The mole fraction of ammonia in the gas passing through the adiabatic reaction unit is typically reduced by at least 20%, e.g., by at least 25%, or by at least 30%, or even by at least 35%, e.g., by at least about 40%, and/or up to about 50%. Put another way, the mole fraction of ammonia may be reduced from 1 (or almost 1) in the heated ammonia gas to an amount in a range from about 0.5 to about 0.8, or to an amount in a range from about 0.5 to about 0.7, or to an amount in a range from about 0.55 to about 0.65, or to an amount in a range from about 0.55 to about 0.60, e.g., about 0.57, in the partially cracked ammonia gas.

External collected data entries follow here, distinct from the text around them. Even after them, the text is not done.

Source: an optimization exercise on an open RTL-to-GDS flow (aim: small area, a short achievable clock period and few clock cycles). Production flows keep margins and buffers that such runs may drop.
In this exercise RTL edits were held to simulation tests only and were not proved equivalent to the original.
Power figures rest on the tool's default switching activity, not on a simulated workload.

==> flow/design.v (excerpt) <==
module pfpp_engine (
    input  wire         clk,
    input  wire         rst,
    input  wire         cmd_valid,
    input  wire [63:0]  cmd_word,
    output wire         busy,
    output reg  [3:0]   err,
    output wire [31:0]  result,
    output reg  [127:0] dirty,
    input  wire         cfg_coalesce,
    input  wire [31:0]  cfg_opc,        
    input  wire [15:0]  cfg_nopb,       
    input  wire [2:0]   cfg_rowlen,
    input  wire [2:0]   cfg_endlen,
    input  wire [12:0]  cfg_src_len,    
    input  wire [8:0]   cfg_pal_len,    
    output wire [6:0]   fb_addr,
    output wire         fb_we,
    output wire [127:0] fb_wdata,
    input  wire [127:0] fb_rdata,
    output wire [11:0]  src_addr,
    input  wire [7:0]   src_rdata,
    output wire [7:0]   pal_addr,
    input  wire [23:0]  pal_rdata,
    output reg          bus_req,
    output reg  [1:0]   bus_kind,
    output reg  [7:0]   bus_byte,
    input  wire         bus_done,
    input  wire         bus_err
);
Size in the first run: ~640 I/O pins, roughly 34000 um2 of cells after synthesis.
clock: 10.0 ns
lec_check: 0
cap_margin: 20
core_margin: 2
core_utilization: 40
setup_slack_margin: 5
slew_margin: 20
standard.sh (not shown) runs the stock make flow with config.mk's settings and CLKGATE_MAP_FILE= SYNTH_SCRIPT=/design/flow/synth_recipe.tcl, a recipe that flattens the netlist after the stock synthesis.
==> flow/flow/run.sh <==
#!/bin/bash
set -euo pipefail
MARGIN=$(cat flow/margin.txt)
PORTBUF=$(cat flow/portbuf.txt)
bash standard.sh SETUP_SLACK_MARGIN=$MARGIN "BUFFER_PORTS_ARGS=-buffer_cell $PORTBUF" finish > layout_make.log 2>&1
==> flow/flow/margin.txt <==
6.5
==> flow/flow/portbuf.txt <==
sky130_fd_sc_hd__buf_1
Testbench counts at the start, summed over its fixed seeds: cycles 443,746.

The adiabatic reaction unit may be incorporated into the design of the process to improve overall efficiency, specifically by using the heat available in the flue gas to provide heat to the adiabatic cracking process within this unit. In this regard, the temperatures around the adiabatic reaction unit are typically optimized to maximise the recovery of heat from the flue gas.

The key design parameter for the adiabatic reaction unit is the inlet temperature. A higher inlet temperature allows greater conversion in the unit since the ammonia cracking reaction is endothermic. However, higher temperatures put greater demands on the materials of construction and the catalyst. The inlet temperature is therefore typically in a range from about 350° C. to about 800° C., or from about 500° C. to about 700° C., or from about 550° C. to about 650° C.

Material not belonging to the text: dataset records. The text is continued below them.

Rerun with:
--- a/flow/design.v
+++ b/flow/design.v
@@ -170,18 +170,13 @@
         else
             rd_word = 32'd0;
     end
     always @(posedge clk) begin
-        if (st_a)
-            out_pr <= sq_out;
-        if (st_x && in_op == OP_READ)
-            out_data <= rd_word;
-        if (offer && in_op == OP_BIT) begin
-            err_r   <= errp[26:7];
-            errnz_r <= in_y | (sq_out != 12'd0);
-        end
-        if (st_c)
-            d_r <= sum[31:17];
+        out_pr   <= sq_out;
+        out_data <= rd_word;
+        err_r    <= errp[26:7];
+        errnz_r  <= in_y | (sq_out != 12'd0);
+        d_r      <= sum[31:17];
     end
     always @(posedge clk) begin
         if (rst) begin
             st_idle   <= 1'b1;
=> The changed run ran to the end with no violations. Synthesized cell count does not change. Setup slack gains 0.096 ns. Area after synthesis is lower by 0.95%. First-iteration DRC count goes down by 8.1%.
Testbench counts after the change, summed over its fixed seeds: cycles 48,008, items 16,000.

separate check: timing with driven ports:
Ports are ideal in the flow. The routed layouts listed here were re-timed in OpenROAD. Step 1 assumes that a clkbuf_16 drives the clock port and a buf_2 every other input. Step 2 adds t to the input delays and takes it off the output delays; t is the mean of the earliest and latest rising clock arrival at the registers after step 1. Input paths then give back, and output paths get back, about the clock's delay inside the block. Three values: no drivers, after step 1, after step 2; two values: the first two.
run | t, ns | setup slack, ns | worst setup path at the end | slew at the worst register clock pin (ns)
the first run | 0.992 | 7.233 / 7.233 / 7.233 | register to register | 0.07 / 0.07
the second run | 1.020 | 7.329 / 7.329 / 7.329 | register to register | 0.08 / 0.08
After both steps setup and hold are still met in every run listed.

Due to the high temperatures and ammonia concentrations involved, the reactor tubes of the cracking reactors must typically be constructed from materials resistant to ammonia and/or ammonia nitriding. Suitable materials include nickel-based alloys comprising at least 40 wt. % or at least 50 wt. % nickel. Such alloys typically have no more than 90 wt. %, or no more than 80 wt. % nickel. The alloys will typically comprise one or more other metals selected from chromium, cobalt, molybdenum and iron.

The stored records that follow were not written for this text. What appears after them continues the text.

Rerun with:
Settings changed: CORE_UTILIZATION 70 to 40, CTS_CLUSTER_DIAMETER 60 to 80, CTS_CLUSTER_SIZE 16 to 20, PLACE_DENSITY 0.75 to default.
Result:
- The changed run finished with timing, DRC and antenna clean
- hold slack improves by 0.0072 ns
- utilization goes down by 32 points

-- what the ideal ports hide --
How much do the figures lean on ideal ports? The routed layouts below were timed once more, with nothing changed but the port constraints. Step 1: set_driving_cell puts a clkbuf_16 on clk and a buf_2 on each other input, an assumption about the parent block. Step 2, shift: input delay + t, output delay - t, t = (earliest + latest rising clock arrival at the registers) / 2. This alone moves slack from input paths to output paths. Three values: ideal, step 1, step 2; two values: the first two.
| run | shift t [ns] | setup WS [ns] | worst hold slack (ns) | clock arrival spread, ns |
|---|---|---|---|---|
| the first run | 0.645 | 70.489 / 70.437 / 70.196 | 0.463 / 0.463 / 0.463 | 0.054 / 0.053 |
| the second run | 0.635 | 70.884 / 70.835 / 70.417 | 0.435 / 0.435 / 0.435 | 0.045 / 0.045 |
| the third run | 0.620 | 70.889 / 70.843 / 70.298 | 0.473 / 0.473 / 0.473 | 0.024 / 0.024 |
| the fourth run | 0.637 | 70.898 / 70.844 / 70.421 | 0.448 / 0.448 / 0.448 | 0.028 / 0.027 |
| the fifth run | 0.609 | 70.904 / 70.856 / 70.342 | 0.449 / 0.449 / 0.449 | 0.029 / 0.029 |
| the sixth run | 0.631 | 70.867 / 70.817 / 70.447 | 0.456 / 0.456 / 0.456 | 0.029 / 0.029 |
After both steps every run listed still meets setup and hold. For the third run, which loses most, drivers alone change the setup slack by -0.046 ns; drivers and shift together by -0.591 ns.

Specific examples of suitable nickel-based alloys include UNS N06600, N06625, N06601, N06617, N06025, N06230, N07214, N08811. In some embodiments, austenitic nickel-chromium based superalloys such as Inconel may be used.

The unified numbering system (UNS) is an alloy designation system that is widely accepted in North America. Each UNS number relates to a specific metal or alloy and defines its specific chemical composition, or in some cases a specific mechanical or physical property.

Other suitable materials include cobalt-based alloys such as UNS R30188. In addition, high temperature alloys that are less resistant to ammonia nitriding, such as UNS N08811 or cast alloys such as HPNb, HP Micro-Alloyed, MA-1 (MetalTek International, USA), may be suitable, particularly when surface modified or coated by a corrosion resistant layer such as aluminization; aluminization and then pre-oxidation; or a ceramics coating. Nitriding resistant alloys can also be used with surface modification or coating for improved performance.

The adiabatic reaction unit will typically comprise one or more adiabatic reactors, the or each reactor comprising a catalyst bed. The or each adiabatic reactor may be made from one or more of the ammonia-resistant and/or ammonia nitriding-resistant materials list above.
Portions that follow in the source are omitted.